The activities of FP5 involve exploiting untapped genetic variation (both natural and induced) by developing and using cutting-edge tools and techniques for pre-breeding and trait discovery, mapping, characterization, and validation of priority traits as per Product Profiles in order to accelerate the rate of realized genetic gains in GLDC crops.

The pre-breeding activities focused on advancing prioritized traits through ongoing activities on exploring the natural diversity in wild and unadapted germplasm. At IITA, 274 cowpea wild relatives were tested for seedling stage drought tolerance alongside six cultivated lines leading to the identification of 44 wild lines as the most drought tolerant. Seven wild accessions and four landraces were identified in finger millet that were immune to blast disease after screening with an isolate from western Kenya. All the wild and landrace materials identified to harbor novel genes will be used as donors for introgression.  Previously developed introgression lines (IL) were advanced, as in the case of groundnut developed by CERAAS/CIRAD (A. ipaensis x A. correntina or A. villosa), or further screened, as in pearl millet and pigeonpea. In pearl millet, heat-tolerant introgression lines (ILs) were identified, and a select number evaluated alongside other drought tolerant ILs for their reaction to different pathotypes of the blast pathogen with promising results. A total of 2,321 ILs were screened for pod borer infestation in pigeonpea and 71 ILs rated as tolerant to moderately tolerant based on visual rating ( Towards further characterization of the donors and development of markers for introgression, eight chickpea annual wild species, seven wild Cajanus species and 13 wild diploid groundnut were re-sequenced using Illumina platform and de novo assemblies performed where the gene model prediction and identification of non-coding genes is in progress.
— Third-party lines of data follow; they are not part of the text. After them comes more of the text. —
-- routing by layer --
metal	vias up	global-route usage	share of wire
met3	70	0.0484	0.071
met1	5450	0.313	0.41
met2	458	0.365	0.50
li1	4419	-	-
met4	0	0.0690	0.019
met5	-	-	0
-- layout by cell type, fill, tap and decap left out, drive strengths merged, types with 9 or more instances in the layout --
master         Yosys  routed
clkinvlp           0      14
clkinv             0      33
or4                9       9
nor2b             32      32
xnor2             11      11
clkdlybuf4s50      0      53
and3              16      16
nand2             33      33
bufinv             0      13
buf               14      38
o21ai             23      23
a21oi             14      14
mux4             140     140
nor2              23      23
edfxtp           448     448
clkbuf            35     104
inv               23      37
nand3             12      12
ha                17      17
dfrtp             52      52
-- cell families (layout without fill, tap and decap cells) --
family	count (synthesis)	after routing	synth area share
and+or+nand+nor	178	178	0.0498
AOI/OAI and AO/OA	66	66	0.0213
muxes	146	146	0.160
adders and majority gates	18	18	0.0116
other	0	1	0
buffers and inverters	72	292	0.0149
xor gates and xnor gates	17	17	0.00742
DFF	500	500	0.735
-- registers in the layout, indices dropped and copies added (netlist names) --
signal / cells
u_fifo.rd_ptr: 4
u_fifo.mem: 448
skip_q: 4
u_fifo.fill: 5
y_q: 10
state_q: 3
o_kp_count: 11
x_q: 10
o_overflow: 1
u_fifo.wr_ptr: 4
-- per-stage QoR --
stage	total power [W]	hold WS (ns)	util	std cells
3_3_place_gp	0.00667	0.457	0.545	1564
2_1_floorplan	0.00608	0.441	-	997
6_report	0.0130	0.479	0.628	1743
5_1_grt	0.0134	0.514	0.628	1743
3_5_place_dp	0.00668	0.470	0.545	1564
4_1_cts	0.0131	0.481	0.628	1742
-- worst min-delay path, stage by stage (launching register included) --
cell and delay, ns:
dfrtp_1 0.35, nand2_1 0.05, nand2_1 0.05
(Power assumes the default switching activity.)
`src/rtl/mem_reader_fifo.sv`:
```
// Circular-buffer FIFO holding {addr, data} read responses.
// A push while full is accepted only when it coincides with a pop.
module mem_reader_fifo #(
    parameter int unsigned WIDTH = 8,
    parameter int unsigned DEPTH = 4
) (
    input  logic                       clk,
    input  logic                       rst,
    input  logic                       push,
    input  logic                       pop,
    input  logic [WIDTH-1:0]           wdata,
    output logic [WIDTH-1:0]           rdata,
    output logic                       full,
    output logic                       empty,
    output logic [$clog2(DEPTH+1)-1:0] count
);
    localparam int unsigned PTR_W = $clog2(DEPTH);
    localparam int unsigned CNT_W = $clog2(DEPTH + 1);

    logic [WIDTH-1:0] mem_q [DEPTH];
    logic [WIDTH-1:0] mem_d [DEPTH];
    logic [PTR_W-1:0] wr_ptr_q, wr_ptr_d;
    logic [PTR_W-1:0] rd_ptr_q, rd_ptr_d;
    logic [CNT_W-1:0] count_q, count_d;
    logic             do_push, do_pop;

    // Explicit wrap so non-power-of-two depths stay modulo DEPTH.
    function automatic logic [PTR_W-1:0] ptr_inc(input logic [PTR_W-1:0] ptr);
        return (ptr == PTR_W'(DEPTH - 1)) ? '0 : ptr + PTR_W'(1);
    endfunction

    assign empty   = (count_q == '0);
    assign full    = (count_q == CNT_W'(DEPTH));
    assign count   = count_q;
    assign rdata   = mem_q[rd_ptr_q];
    assign do_pop  = pop && !empty;
    assign do_push = push && (!full || do_pop);

    always_comb begin
        mem_d    = mem_q;
        wr_ptr_d = wr_ptr_q;
        rd_ptr_d = rd_ptr_q;
        count_d  = count_q;
        if (do_push) begin
            mem_d[wr_ptr_q] = wdata;
            wr_ptr_d        = ptr_inc(wr_ptr_q);
        end
        if (do_pop) begin
            rd_ptr_d = ptr_inc(rd_ptr_q);
        end
        case ({do_push, do_pop})
            2'b10:   count_d = count_q + CNT_W'(1);
            2'b01:   count_d = count_q - CNT_W'(1);
            default: count_d = count_q;
        endcase
    end

    always_ff @(posedge clk) begin
        if (rst) begin
            wr_ptr_q <= '0;
            rd_ptr_q <= '0;
            count_q  <= '0;
        end else begin
            wr_ptr_q <= wr_ptr_d;
            rd_ptr_q <= rd_ptr_d;
            count_q  <= count_d;
        end
    end

    always_ff @(posedge clk) begin
        mem_q <= mem_d;
    end

endmodule

```
`src/rtl/pipelined_memory_reader.sv`:
```
// Issues reads to a fixed-latency memory, tracks them in a valid/address shift pipeline
// and buffers returned {addr, data} in a FIFO behind a valid/ready response port.
module pipelined_memory_reader #(
    parameter int unsigned ADDR_W       = 32,
    parameter int unsigned DATA_W       = 32,
    parameter int unsigned READ_LATENCY = 2,
    parameter int unsigned DEPTH        = 4
) (
    input  logic                       clk,
    input  logic                       rst,
    input  logic                       s_valid,
    output logic                       s_ready,
    input  logic [ADDR_W-1:0]          s_addr,
    output logic                       m_valid,
    input  logic                       m_ready,
    output logic [ADDR_W-1:0]          m_addr,
    output logic [DATA_W-1:0]          m_data,
    output logic                       mem_enable,
    output logic [ADDR_W-1:0]          mem_addr,
    input  logic [DATA_W-1:0]          mem_data,
    output logic [$clog2(DEPTH+1)-1:0] occupancy
);
    localparam int unsigned CNT_W = $clog2(DEPTH + 1);

    logic                     accept, pop, push;
    logic [CNT_W-1:0]         occ_q, occ_d;
    logic [READ_LATENCY-1:0]  pipe_vld_q, pipe_vld_d;
    logic [ADDR_W-1:0]        pipe_addr_q [READ_LATENCY];
    logic [ADDR_W-1:0]        pipe_addr_d [READ_LATENCY];
    logic [ADDR_W+DATA_W-1:0] fifo_rdata;
    logic                     fifo_full, fifo_empty;
    logic [CNT_W-1:0]         fifo_count;
    logic                     unused_fifo_status;

    // Occupancy counts in-flight plus buffered reads, so a FIFO slot always exists on return.
    assign s_ready    = (occ_q < CNT_W'(DEPTH));
    assign accept     = s_valid && s_ready;
    assign mem_enable = accept;
    assign mem_addr   = s_addr;
    assign m_valid    = !fifo_empty;
    assign pop        = m_valid && m_ready;
    assign push       = pipe_vld_q[READ_LATENCY-1];
    assign m_addr     = fifo_rdata[DATA_W +: ADDR_W];
    assign m_data     = fifo_rdata[DATA_W-1:0];
    assign occupancy  = occ_q;

    assign unused_fifo_status = fifo_full ^ (^fifo_count);

    always_comb begin
        pipe_vld_d[0]  = accept;
        pipe_addr_d[0] = s_addr;
        for (int unsigned k = 1; k < READ_LATENCY; k++) begin
            pipe_vld_d[k]  = pipe_vld_q[k-1];
            pipe_addr_d[k] = pipe_addr_q[k-1];
        end
        occ_d = occ_q;
        case ({accept, pop})
            2'b10:   occ_d = occ_q + CNT_W'(1);
            2'b01:   occ_d = occ_q - CNT_W'(1);
            default: occ_d = occ_q;
        endcase
    end

    always_ff @(posedge clk) begin
        if (rst) begin
            pipe_vld_q <= '0;
            occ_q      <= '0;
        end else begin
            pipe_vld_q <= pipe_vld_d;
            occ_q      <= occ_d;
        end
    end

    always_ff @(posedge clk) begin
        pipe_addr_q <= pipe_addr_d;
    end

    // The last pipeline stage lines up with mem_data; capture both on the same edge.
    mem_reader_fifo #(
        .WIDTH(ADDR_W + DATA_W),
        .DEPTH(DEPTH)
    ) u_fifo (
        .clk  (clk),
        .rst  (rst),
        .push (push),
        .pop  (pop),
        .wdata({pipe_addr_q[READ_LATENCY-1], mem_data}),
        .rdata(fifo_rdata),
        .full (fifo_full),
        .empty(fifo_empty),
        .count(fifo_count)
    );

endmodule
```
`config.mk`:
```
export PLATFORM = sky130hd
export DESIGN_NAME = pipelined_memory_reader
export DESIGN_NICKNAME = d
export VERILOG_FILES = /design/src/rtl/mem_reader_fifo.sv /design/src/rtl/pipelined_memory_reader.sv
export SDC_FILE = /design/constraint.sdc
export NUM_CORES = 1
export LEC_CHECK = 0
export CORE_ASPECT_RATIO = 1.1
export CORE_MARGIN = 2
export CORE_UTILIZATION = 47
export CTS_CLUSTER_DIAMETER = 80
export DETAILED_ROUTE_END_ITERATION = 7
export PLACE_DENSITY_LB_ADDON = 0.1
export SYNTH_ARGS = -nofsm -noshare
export SYNTH_HDL_FRONTEND = slang
export SYNTH_SLANG_ARGS = --single-unit
```
`constraint.sdc`:
```
create_clock -name clk -period 2.63 [get_ports clk]
set_clock_uncertainty 0.15 [all_clocks]
set_input_delay 0.789 -clock clk [delete_from_list [all_inputs] [get_ports clk]]
set_output_delay 0.789 -clock clk [all_outputs]
set_load 0.005 [all_outputs]
```
**Yosys cells after proc, flatten, opt, wreduce, memory -nomap -nowiden**

Cells that the tools add are included.

- Register bits: 332
- Output and inout port bits: 102
- Word-level logic and storage cells: 51

- Add/sub/neg operators: 6
- Magnitude comparators: 4
- Equal/unequal tests: 7
- Muxes and demuxes: 10
- Bitwise operators: 2
- Reductions and logical operators: 11

Operators with widths:

| cell | count |
|---|---|
| 256-bit bitwise mux | 1 |
| 64-bit 2-to-1 mux | 3 |
| 64-bit binary-select mux with 2-bit select | 1 |
| 64-bit demux with 2-bit select | 1 |
| 3-bit case mux with 2 select lines | 2 |
| 2-bit == test, second input constant | 4 |
| 3-bit by 1-bit adder with 3-bit output, second input constant | 2 |
| 3-bit >= comparator, second input constant | 2 |
| 2-bit NOT with 3-bit output | 2 |
| 3-bit by 1-bit subtractor with 3-bit output, second input constant | 2 |
| 1-bit logical AND | 5 |
| 2-bit by 1-bit adder with 2-bit output, second input constant | 2 |
| 2-bit by 1-bit == test with 1-bit output, second input constant | 2 |
| 2-bit 2-to-1 mux | 2 |
| 2-bit nonzero test | 2 |
| 3-bit == test, second input constant | 1 |
| 3-bit zero test | 1 |
| 3-bit by 1-bit < comparator with 1-bit output, second input constant | 1 |
| 3-bit < comparator, second input constant | 1 |
| 1-bit zero test | 2 |
| 1-bit logical OR | 1 |

**Logic depth before layout (Yosys ltp)**

- Word-level depth: 8
- Gate-level depth with buffers: 9
- Depth with buffers taken out: 9

**Cells and area by module**

A second synthesis with hierarchy kept.

- Cell total of the unflattened synthesis: 506
- Area, all modules: 11409.7 um2

Modules (own cells, without submodules):

| module | instances | cells an instance | area an instance (um2) | seq. area each (um2) |
|---|---|---|---|---|
| mem_reader_fifo | 1 | 384 | 9663.0 | 7827.5 |
| pipelined_memory_reader | 1 | 122 | 1746.7 | 1381.3 |

**Worst setup path after synthesis**

Ideal clock, no wire load.

- Path kind: input-to-reg
- Start: input m_ready
- End: register u_fifo.count_q[2], in the netlist u_fifo.count[2]
- Library setup time: 0.071 ns
- Arrival time: 2.658 ns
- Required time: 2.409 ns
- Setup slack: -0.249 ns
- Stages: 9
- Path buffers: 0
- Path through: or4b_4 -> and2_4 -> inv_1 -> ha_1 -> inv_1 -> fa_1 -> xor2_1 -> or3_1 -> a21oi_1

- Cells in the longest elaborated chain, start to end: 6
- Elaborated cells on any way between the ends: 8
- Those cells by class: eq/ne: 2; mux: 1; reduce/logical: 5

RTL lines:

| item | RTL line | text |
|---|---|---|
| from (decl) | pipelined_memory_reader.sv:15 | `input logic m_ready,` |
| 1-bit logical AND (*) | pipelined_memory_reader.sv:41 | `assign pop = m_valid && m_ready;` |
| 1-bit logical AND (*) | mem_reader_fifo.sv:36 | `assign do_pop = pop && !empty;` |
| 1-bit logical OR | mem_reader_fifo.sv:37 | `assign do_push = push && (!full \|\| do_pop);` |
| 1-bit logical AND | mem_reader_fifo.sv:37 |  |
| 2-bit by 1-bit == test with 1-bit output or 2-bit == test (tied branches) | mem_reader_fifo.sv:51 | `case ({do_push, do_pop})` |
| 3-bit case mux with 2 select lines or 2-bit nonzero test (tied branches) | - |  |
| to (signal assigned) | mem_reader_fifo.sv:66 | `count_q <= count_d;` |
| to (decl) | mem_reader_fifo.sv:24 | `logic [CNT_W-1:0] count_q, count_d;` |

Every way passes the cells marked *; elsewhere a longest branch is shown, timed or not.
A chain may end at the register's enable or synchronous reset.

**Worst setup path in the final report**

- Start: register u_fifo.rd_ptr_q[0]
- End: output m_data[23]

- Cells in the longest elaborated chain, start to end: 4

RTL lines:

| item | RTL line | text |
|---|---|---|
| from (decl) | mem_reader_fifo.sv:23 | `logic [PTR_W-1:0] rd_ptr_q, rd_ptr_d;` |
| from (signal assigned) | mem_reader_fifo.sv:65 | `rd_ptr_q <= rd_ptr_d;` |
| 2-bit NOT with 3-bit output (implied by the code) | mem_reader_fifo.sv:35 | `assign rdata = mem_q[rd_ptr_q];` |
| 64-bit binary-select mux with 2-bit select | mem_reader_fifo.sv:35 |  |
| 64-bit 2-to-1 mux (implied by the code) (2 in a row) | mem_reader_fifo.sv:35 |  |
| to (decl) | pipelined_memory_reader.sv:17 | `output logic [DATA_W-1:0] m_data,` |

Every way passes these cells. The select of a mux whose other input is x is not followed.

==> flow_summary.ini <==
[die]
rows = 59
coreArea_um2 = 23800
die_h_um = 167
initial_core_util_pct = 47.9
die_area_um2 = 25500
chipWidth_um = 152
boundaryPins = 170

[global_route]
grt_antenna_before_repair = 0
grt_pass1_vias = 5775
track_usage_pct = 15.7
grt_pass1_wl_um = 31300
gr-total-overflow = 0
grt_max_degree = 30

[route]
drt_iter0_markers = 282
ant_nets = 0
first_pass_iters = 4
vias = 5326
viasPerCell = 5.06
wl_per_cell_um = 19.1
finalWirelength_um = 20100
drcViolationCount = 0

[synth]
yosysSeqAreaShare_pct = 80.8
synth_adder_area_share_pct = 1.12
synth.avg_cell_area_um2 = 22.7
synth-seq-cells = 332
synth_top_family_by_area = multiplexers
synth.area.mux_share_pct = 12.7
synthSimpleGateAreaFrac_pct = 1.24
synthXorXnorAreaFrac_pct = 0.307
syn-cell-area_um2 = 11400
synth_compound_area_share_pct = 0.593
syn_nets = 580
yosys_warnings = 0
netlist_instances = 503
ys_types = 27

[clocking]
cts_buffers = 31
clkLatencyLatePin_ps = 540
cts_tree = done
clockBufferDepth = 3
cts_max_level = 1
clock_sinks = 332
cts_root_buf = clkbuf_16
cts.clk_slew.worst_paths_ps = 60

[timing]
period_share_pct = 110
fin_ws_ps = -258
slew_viol_final = 0
rsz0062_at_grt = yes
setup_viol = 64
hold_violations = 0
max_freq_ghz = 0.346
worst_slew_pin_slew_ps = 588
fin_setup_tns_ps = -10850
timing.final.crit_period_ps = 2890
fin_hold_ws_ps = 174
relSlewSlack_pct = 60.7

[critical_path]
cp_top_family = buffers and inverters
crit_path_max_fanout = 5
cp.required_ps = 1690
critPathBufInv = 4
critPathSlowestCell = mux4_2
cp_cell_sequence = buf_6, buf_12, buf_12, mux4_2, buf_6
setup.worst_path.start_class = flop
slowest_delay_ps = 510
arrival_ps = 1950
critical_path_class = reg -> out
cp-end-kind = output pin

[placed_design]
io_buffers = 169
hpwl_um = 12500
gp_congestion = 0.686

[layout]
area_growth_pct = 29.5
final_common_cell = edfxtp_1
final_cell_mix = edfxtp_1 (256), dfxtp_1 (74), clkdlybuf4s50_1 (70)
insertedDiodeCount = 0
fin_nets = 799
drive_gt1_share_pct = 34.5

[flow_run]
cap_violations = 0

[power_and_ir_drop]
ir_drop_uv = 560
power.density_nw_per_um2 = 829
cellLeakagePower_nw = 5.13

[min_path]
hold_class = reg -> reg

[status]
violations = setup timing
status = complete, but fails checks
kinds of logic after synthesis:
kind of cell / Yosys count
AOI/OAI and AO/OA: 10
xor gates and xnor gates: 4
and+or+nand+nor: 24
muxes: 65
adders and majority gates: 9
buffers and inverters: 59
DFF: 332
Yosys cell counts, drive strengths merged:
| cell | number | area share (%) |
|---|---|---|
| edfxtp | 256 | 67 |
| dfxtp | 76 | 13 |
| mux4 | 64 | 13 |
| buf | 45 | 2.7 |
| inv | 12 | 0.40 |
| nor2 | 8 | 0.26 |
| ha | 7 | 0.77 |
| a21oi | 5 | 0.22 |
| and3 | 4 | 0.26 |
| or3 | 4 | 0.23 |
| xor2 | 4 | 0.31 |
| o31ai | 3 | 0.29 |
| clkbuf | 2 | 0.066 |
| fa | 2 | 0.35 |
| nand2 | 2 | 0.066 |
| o21ai | 2 | 0.088 |
| and2 | 1 | 0.077 |
| mux2i | 1 | 0.088 |
| nand3 | 1 | 0.044 |
| nand4b | 1 | 0.077 |
| nor2b | 1 | 0.055 |
| nor3 | 1 | 0.044 |
| or4b | 1 | 0.12 |
per-layer routing:
layer / global-route usage (%) / share of wire [%]
met5: 0 / 0
met4: 4.07 / 1.9
met3: 3.39 / 6.3
met2: 27.6 / 51
met1: 20.1 / 41
final timing paths:
path / end / slack, ps / from / cells past startpoint
hold reg to reg: pipe_addr_q[28] / 170 / pipe_addr_d[28] / 0
hold / removal: pipe_addr_q[28] / 170 / pipe_addr_d[28] / 0
setup / recovery: m_data[23] / -260 / u_fifo.rd_ptr_q[0] / 5
setup reg to reg: u_fifo.count[2] / 130 / u_fifo.count[0] / 9
flip-flops by register name, summed over array words and instances, names as in the netlist:
register         count
u_fifo.mem_q       256
pipe_addr_d         32
pipe_addr_q         32
occupancy            3
u_fifo.count         3
pipe_vld_q           2
u_fifo.rd_ptr_q      2
u_fifo.wr_ptr_q      2
stage by stage:
stage	util (%)	std cells	total power [W]	instance area (µm²)	setup WS, ps
after floorplan	-	503	0.00692	11400	-139
after global placement	57.9	978	0.00794	13800	-558
after detailed placement	57.9	978	0.00798	13800	-677
after CTS	62.0	1053	0.0124	14700	-307
after global routing	62.1	1052	0.0128	14800	-330
final	62.1	1052	0.0122	14800	-258
power breakdown:
| group | internal, W | switching [W] | leakage [nW] |
|---|---|---|---|
| logic | 0.00124 | 0.000759 | 1.67 |
| clock network | 0.00254 | 0.00178 | 0.502 |
| registers | 0.00581 | 0.0000957 | 2.95 |
| total | 0.00960 | 0.00264 | 5.13 |
cell type report:
type	count	area [µm²]
clock inverters	13	125
fillers	1717	9010
repair buffers	233	2240
multi-input cells	112	1860
inverters	12	45.0
well taps	305	382
flip-flops and latches	332	9220
clock buffers	45	890
repair_timing:
item	in CTS	in global routing
gates resized for setup	307	16
endpoints found under the setup margin	99	64
pin swaps	2	0
buffers inserted	14	2
cloned	3	0
hold buffers	0	0
Note: power is estimated with default switching activity, not from simulation.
Marker development/deployment resulted in the generation of more than 700K marker data points combined in all GLDC crops through the HTPG platform. The utilization of these molecular markers led to the release of varieties and identification of several QTLs of interest. Two high oleic groundnut varieties and two chickpea varieties were released in India, besides the release of one chickpea variety in Ethiopia. The importance of addressing drought tolerance in pearl millet in WCA was addressed at IRD, where root growth QTLs linked to early drought stress tolerance were identified on LG1 and LG2 and validated using Bulk Segregant Analysis. Additional seven and three markers were identified in pearl millet for resistance to Striga hermonthica, and downy mildew disease respectively for two of the most important biotic stresses in pearl millet in WCA. Striga resistance was also studies in sorghum, and 10 markers identified through GWAS in WCA. Molecular breeding for other stress-related traits in chickpea and pigeonpea resulted in the identification of five and four QTLs respectively. Towards improving quality assurance/check in routine breeding programs of FP4, SNP panels for QC were developed and partially validated in pearl millet, groundnut and chickpea.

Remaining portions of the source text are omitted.